The US Citizenship and Immigration Services (USCIS) revealed that it is increasing the maximum validity period of Employment Authorization Documents (EAD) to five years for both initial and renewal EADs for specific non-citizens who are required to apply for employment authorisation.
This extension applies to applicants for asylum or withholding of removal, those in the process of adjusting their status under INA 245, and individuals with pending suspension of deportation or cancellation of removal, as stated by the federal agency.
The primary objective of extending the maximum EAD validity period to five years is to significantly reduce the influx of new Forms I-765, Application for Employment Authorization, submitted for EAD renewals over the next several years. This initiative aims to contribute to the reduction of processing times and backlogs associated with EAD applications.
Nevertheless, the continuation of employment authorisation for non-citizens is contingent on their underlying status, individual circumstances, and the category under which they filed for EAD.
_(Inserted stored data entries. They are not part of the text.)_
`config.mk`:
```
export PLATFORM = sky130hd
export DESIGN_NAME = ascon_round_ctrl
export DESIGN_NICKNAME = d
export VERILOG_FILES = /design/src/rtl/ascon_round_ctrl.sv
export SDC_FILE = /design/constraint.sdc
export NUM_CORES = 1
export LEC_CHECK = 0
export ABC_AREA = 1
export BUFFER_PORTS_ARGS = -buffer_cell sky130_fd_sc_hd__buf_2
export CAP_MARGIN = 20
export CORE_AREA = 2 2 41 43
export DETAILED_ROUTE_END_ITERATION = 8
export DIE_AREA = 0 0 43 45
export GPL_ROUTABILITY_DRIVEN = 0
export PLACE_DENSITY_LB_ADDON = 0.3
export SLEW_MARGIN = 5
export SYNTH_ARGS = -nofsm -noshare
export SYNTH_HDL_FRONTEND = slang
export SYNTH_SLANG_ARGS = --single-unit
```
`constraint.sdc`:
```
create_clock -name clock_i -period 2.2 [get_ports clock_i]
set_clock_uncertainty 0.1 [all_clocks]
set_input_delay 0.11 -clock clock_i [delete_from_list [all_inputs] [get_ports clock_i]]
set_output_delay 0.11 -clock clock_i [all_outputs]
set_load 0.01 [all_outputs]
```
For instance, if an individual received an EAD based on a pending adjustment of status application with a maximum validity period of five years and their adjustment application is subsequently denied, their associated employment authorisation may be terminated before the expiration date listed on their EAD.
A recent study has revealed that over 1.05 million Indians are in the queue for employment-based Green Cards, with an alarming projection that 400,000 of them may pass away before they obtain the coveted legal document granting permanent residency in the United States.
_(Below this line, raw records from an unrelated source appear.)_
$ cat src/rtl/pong_score_ctrl.sv
// Pong game sequencer: serve delay, point scoring, win detection.
// Drives enable/reset pulses into the two external score counters.
module pong_score_ctrl #(
  parameter int WIN_SCORE   = 11,
  parameter int SERVE_DELAY = 60
) (
  input  logic       Clk,
  input  logic       Rst,
  input  logic       FrameTick,
  input  logic       Start,
  input  logic       PointL,
  input  logic       PointR,
  input  logic [7:0] ScoreL,
  input  logic [7:0] ScoreR,
  output logic       EnL,
  output logic       EnR,
  output logic       CntRst,
  output logic       BallRun,
  output logic       ServeDir,
  output logic       GameOver,
  output logic       Winner,
  output logic [2:0] State
);

  typedef enum logic [2:0] {
    IDLE  = 3'd0,
    SERVE = 3'd1,
    PLAY  = 3'd2,
    SCORE = 3'd3,
    CHECK = 3'd4,
    OVER  = 3'd5
  } state_t;

  localparam logic [7:0] WIN = 8'(WIN_SCORE);
  localparam logic [7:0] DLY = 8'(SERVE_DELAY);

  state_t     state_q, state_d;
  logic [7:0] delay_q, delay_d;
  logic       pend_q, pend_d;
  logic       start_q;
  logic       start_rise;
  logic       dir_d, win_d, crst_d;

  assign start_rise = Start & ~start_q;
  assign State      = state_q;

  // next-state, delay counter and held-output selection
  always_comb begin
    state_d = state_q;
    delay_d = delay_q;
    pend_d  = pend_q;
    dir_d   = ServeDir;
    win_d   = Winner;
    crst_d  = 1'b0;
    unique case (state_q)
      IDLE: begin
        if (start_rise) begin
          state_d = SERVE;
          crst_d  = 1'b1;
          delay_d = DLY;
          dir_d   = 1'b1;
        end
      end
      SERVE: begin
        if (FrameTick) begin
          if (delay_q <= 8'd1) state_d = PLAY;
          else delay_d = delay_q - 8'd1;
        end
      end
      PLAY: begin
        if (PointL) begin
          state_d = SCORE;
          pend_d  = 1'b0;
        end else if (PointR) begin
          state_d = SCORE;
          pend_d  = 1'b1;
        end
      end
      SCORE: state_d = CHECK;
      CHECK: begin
        if (ScoreL >= WIN) begin
          state_d = OVER;
          win_d   = 1'b0;
        end else if (ScoreR >= WIN) begin
          state_d = OVER;
          win_d   = 1'b1;
        end else begin
          state_d = SERVE;
          delay_d = DLY;
          dir_d   = ~pend_q;
        end
      end
      OVER: begin
        if (start_rise) begin
          state_d = SERVE;
          crst_d  = 1'b1;
          delay_d = DLY;
          dir_d   = 1'b1;
        end
      end
      default: state_d = IDLE;
    endcase
  end

  // state and registered (Moore) outputs
  always_ff @(posedge Clk or negedge Rst) begin
    if (!Rst) begin
      state_q  <= IDLE;
      delay_q  <= 8'd0;
      pend_q   <= 1'b0;
      start_q  <= 1'b0;
      EnL      <= 1'b0;
      EnR      <= 1'b0;
      CntRst   <= 1'b0;
      BallRun  <= 1'b0;
      ServeDir <= 1'b0;
      GameOver <= 1'b0;
      Winner   <= 1'b0;
    end else begin
      state_q  <= state_d;
      delay_q  <= delay_d;
      pend_q   <= pend_d;
      start_q  <= Start;
      EnL      <= (state_d == SCORE) & ~pend_d;
      EnR      <= (state_d == SCORE) & pend_d;
      CntRst   <= crst_d;
      BallRun  <= (state_d == PLAY);
      ServeDir <= dir_d;
      GameOver <= (state_d == OVER);
      Winner   <= win_d;
    end
  end

endmodule

$ cat config.mk
export PLATFORM = sky130hd
export DESIGN_NAME = pong_score_ctrl
export DESIGN_NICKNAME = d
export VERILOG_FILES = /design/src/rtl/pong_score_ctrl.sv
export SDC_FILE = /design/constraint.sdc
export NUM_CORES = 1
export LEC_CHECK = 0
export CAP_MARGIN = 30
export CORE_ASPECT_RATIO = 1.4
export CORE_MARGIN = 2
export CORE_UTILIZATION = 35
export CTS_CLUSTER_DIAMETER = 100
export DETAILED_ROUTE_END_ITERATION = 10
export PLACE_DENSITY = 0.69
export SKIP_LAST_GASP = 1
export SYNTH_ARGS = -nofsm -noshare
export SYNTH_HDL_FRONTEND = slang
export SYNTH_SLANG_ARGS = --single-unit
$ cat constraint.sdc
create_clock -name Clk -period 2.3 [get_ports Clk]
set_clock_uncertainty 0.1 [all_clocks]
set_input_delay 0.23 -clock Clk [delete_from_list [all_inputs] [get_ports Clk]]
set_output_delay 0.23 -clock Clk [all_outputs]
set_load 0.005 [all_outputs]
==> results of run 1 <==
## timing repair
action	4_1_cts	5_1_grt
endpoints found under the hold margin	0	0
gates resized for setup	0	1
hold buffers	0	0
setup endpoints to repair	0	1
## state kept, by name, indices dropped and copies added, names as in the netlist
| signal | count |
|---|---|
| start_q | 1 |
| GameOver | 1 |
| CntRst | 1 |
| ServeDir | 1 |
| Winner | 1 |
| EnR | 1 |
| State | 3 |
| BallRun | 1 |
| EnL | 1 |
| pend_q | 1 |
| delay_q | 8 |
## cell type report
| type | count | area (sq um) |
|---|---|---|
| Timing Repair Buffer | 35 | 340 |
| Inverter | 4 | 15.0 |
| Multi-Input combinational cell | 85 | 522 |
| Sequential cell | 20 | 500 |
| Fill cell | 260 | 1370 |
| Clock buffer | 4 | 55.1 |
| Tap cell | 37 | 46.3 |
## worst paths after layout
path,end,depth (start not counted),from
min in group Clk,start_q$_DFF_PN0_,1,Start
worst min register to register,ServeDir$_DFFE_PN0P_,1,pend_q$_DFF_PN0_
worst max register to register,delay_q[7]$_DFFE_PN0P_,7,delay_q[0]$_DFFE_PN0P_
worst min-delay path,delay_q[6]$_DFFE_PN0P_,2,Rst
worst max-delay path,delay_q[7]$_DFFE_PN0P_,7,delay_q[0]$_DFFE_PN0P_
max in group asynchronous,delay_q[3]$_DFFE_PN0P_,2,Rst
## stage by stage
stage	hold slack (ns)	instances
after floorplan	-0.166	111
after global placement	0.368	181
after detailed placement	0.366	181
after CTS	0.219	185
after global routing	0.224	185
final	0.209	185
## cells by family (layout without fill, tap and decap cells)
| logic type | after synthesis | count (layout) | synth area share |
|---|---|---|---|
| flops | 20 | 20 | 0.477 |
| buf+inv | 6 | 43 | 0.0286 |
| mux | 1 | 1 | 0.00954 |
| compound gates | 34 | 34 | 0.200 |
| simple gates | 48 | 48 | 0.261 |
| fa+ha+maj | 2 | 2 | 0.0238 |
## routing by layer
metal / up-vias / share of wire / GRT usage
li1: 486 / - / -
met1: 484 / 0.40 / 0.201
met2: 22 / 0.55 / 0.291
met3: 2 / 0.048 / 0.0302
met4: 0 / 0.012 / 0.0694
met5: - / 0 / 0
## layout by cell type, fill, tap and decap left out, types with 2 or more instances in the layout
cell type and instances:
sky130_fd_sc_hd__clkdlybuf4s50_1 31, sky130_fd_sc_hd__dfrtp_1 20, sky130_fd_sc_hd__a21oi_1 9, sky130_fd_sc_hd__nand2_1 9, sky130_fd_sc_hd__nor2_1 9, sky130_fd_sc_hd__nor4_1 6
sky130_fd_sc_hd__o21ai_1 6, sky130_fd_sc_hd__nor2b_1 6, sky130_fd_sc_hd__inv_1 4, sky130_fd_sc_hd__o21ai_0 4, sky130_fd_sc_hd__a31oi_1 4, sky130_fd_sc_hd__nor3_1 4
sky130_fd_sc_hd__clkbuf_8 4, sky130_fd_sc_hd__buf_4 4, sky130_fd_sc_hd__nand2b_1 3, sky130_fd_sc_hd__o31ai_1 3, sky130_fd_sc_hd__or4_4 2, sky130_fd_sc_hd__and3_1 2
sky130_fd_sc_hd__ha_1 2
## power by group through the flow
| stage | logic [mW] | clock network [mW] | registers (mW) |
|---|---|---|---|
| 3_3_place_gp | 0.213 | 0 | 0.444 |
| 4_1_cts | 0.224 | 0.269 | 0.438 |
| 6_report | 0.229 | 0.263 | 0.442 |
| 5_1_grt | 0.261 | 0.285 | 0.447 |
| 3_5_place_dp | 0.224 | 0 | 0.445 |
| 2_1_floorplan | 0.144 | 0 | 0.433 |
==> results_dict.tcl, run 1 <==
set metrics [dict create \
    remaining_drc_errors 0 \
    grtUsageTotal 0.166 \
    layout-area-overhead-vs-synth_pct 40.9 \
    detail_route.vias_per_cell 5.37 \
    clk_pin_slew_ns 0.07 \
    cp-end-kind "register" \
    synth_top_cells_by_area "sky130_fd_sc_hd__dfrtp_1 (48%), sky130_fd_sc_hd__a21oi_1 (4.3%), sky130_fd_sc_hd__nor2_1 (3.6%), sky130_fd_sc_hd__nor2b_1 (3.6%), sky130_fd_sc_hd__nor4_1 (3.6%)" \
    final_net_count 173 \
    critical_path_arrival_ns 2.17 \
    yosysTopAreaCell "sky130_fd_sc_hd__dfrtp_1" \
    detailroute.via_count 994 \
    final_critical_path_setup_slack_ns 0.169 \
    clock_tree.htree_level_count 1 \
    yosys_warnings 0 \
    crit_path_top_delay_cell "sky130_fd_sc_hd__or4_4" \
    post-cts-setup-buffer-count 0 \
    p_comb_frac 0.246 \
    timing.critical_path.max_delay_family "simple AND/OR/NAND/NOR gates" \
    drive_gt1_frac 0.0946 \
    synth_most_common_cell "sky130_fd_sc_hd__dfrtp_1" \
    finish.instance_area_sq_mm 0.00148 \
    placement.io_buffers 31 \
    critical_path.cell_chain "inv_1 > ha_1 > nor2_2 > nor3_1 > or4_4 > and3_1 > a211o_1" \
    timing.critical_path.required_ns 2.34 \
    ios 32 \
    slew_at_the_pin_closest_to_its_max_slew_limit_ns 0.552 \
    intPower_mw 0.650 \
    drv_slew 0 \
    fmax_ghz 0.469 \
    seq_power_share 0.473 \
    max_stage_delay_ns 0.53 \
    cts.root.buffer_cell "sky130_fd_sc_hd__clkbuf_8" \
    timing.reg2reg.setup_slack_ns 0.17 \
    utilization 0.519 \
    wirelength_um 2610 \
    die_outline_height_um 68.8 \
    grt_start_max_net_pins 21 \
    drt_first_pass_iters 4 \
    drt-wirelength-per-cell_um 14.1 \
    total_number_of_placement_rows 23 \
    vias_in_the_first_global_route 982 \
    total_leakage_power_nw 0.615 \
    grt_setup_unrepaired "false" \
    seq_total_area_yosys 0.477 \
    max_slew_margin 0.631 \
    number_of_antenna_violations_at_the_first_check_in_global_routing 0 \
    globalRouteOverflowTotal 0 \
    synth-seq-cells 20 \
    synth.net_count 135 \
    yosys_most_used_dff "sky130_fd_sc_hd__dfrtp_1" \
    die_x_um 50.3 \
    timing.critical_path.buf_inv 1 \
    routabilityCongestion 0.898 \
    crit_type "register to register" \
    switching_part_of_the_total_power 0.304 \
    setup-tns-final_ns 0 \
    p_clk_frac 0.281 \
    final-hold-violation-count 0 \
    synth-async-reset-ratio 1.00 \
    critical_path.max_fanout 4 \
    hold_class "input pin to async pin" \
    run_status "finished clean" \
    post-layout-total-power_mw 0.934 \
    start_util 0.368 \
    synth_area_sq_mm 0.00105 \
    layout_min_cycle_time_ns 2.13 \
    grt_first_pass_wirelength_um 4360 \
    list_of_most_frequent_post_synthesis_cells "sky130_fd_sc_hd__dfrtp_1 (20), sky130_fd_sc_hd__nor2_1 (10), sky130_fd_sc_hd__a21oi_1 (9), sky130_fd_sc_hd__nand2_1 (9)" \
    dpl-instance-area_sq_mm 0.00142 \
    drtIter0Drc 14 \
    cts.path.max_buffers 2 \
    drv_cap 0 \
    synth_enable_flop_cells 0 \
    power.ir.vdd_worst_uv 412 \
    antenna_cells 0 \
    yosysUniqueCellTypes 33 \
    report.final.setup_viol 0 \
    period_utilisation_layout 0.927 \
    post-dp-hpwl_um 1990 \
    power_switching_mw 0.284 \
    placement.setup.worst_slack_ns 0.110 \
    floorplan_core_area_sq_mm 0.00285 \
    drt.antenna.violating_nets 0 \
    yosysTopAreaCellShare 0.477 \
    cts-buffers-inserted 3 \
    worst_setup_path_start_kind "register" \
    power_density_mw_per_mm2 631 \
    clock_sink_count 20 \
    netlist_instances 111 \
    cts_tree "done" \
    dieArea_sq_mm 0.00346 \
    avgSynthCellArea_sq_um 9.46 \
    clk_latency_ns 0.25 \
]
Note: power is estimated with default switching activity, not from simulation.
The Green Card, officially known as a Permanent Resident Card, serves as evidence that the holder has been granted the privilege of permanent residence in the United States. The per-country caps refer to numerical limitations on the issuance of green cards to individuals from specific countries.
This year, the backlog for employment-based Green Cards has reached an all-time high of 1.8 million cases, according to a study conducted by David J Bier of the Cato Institute, an American libertarian think tank. A substantial portion of the backlog, approximately 1.1 million cases (63%), comprises Indian nationals, with an additional 250,000 cases (14%) originating from China.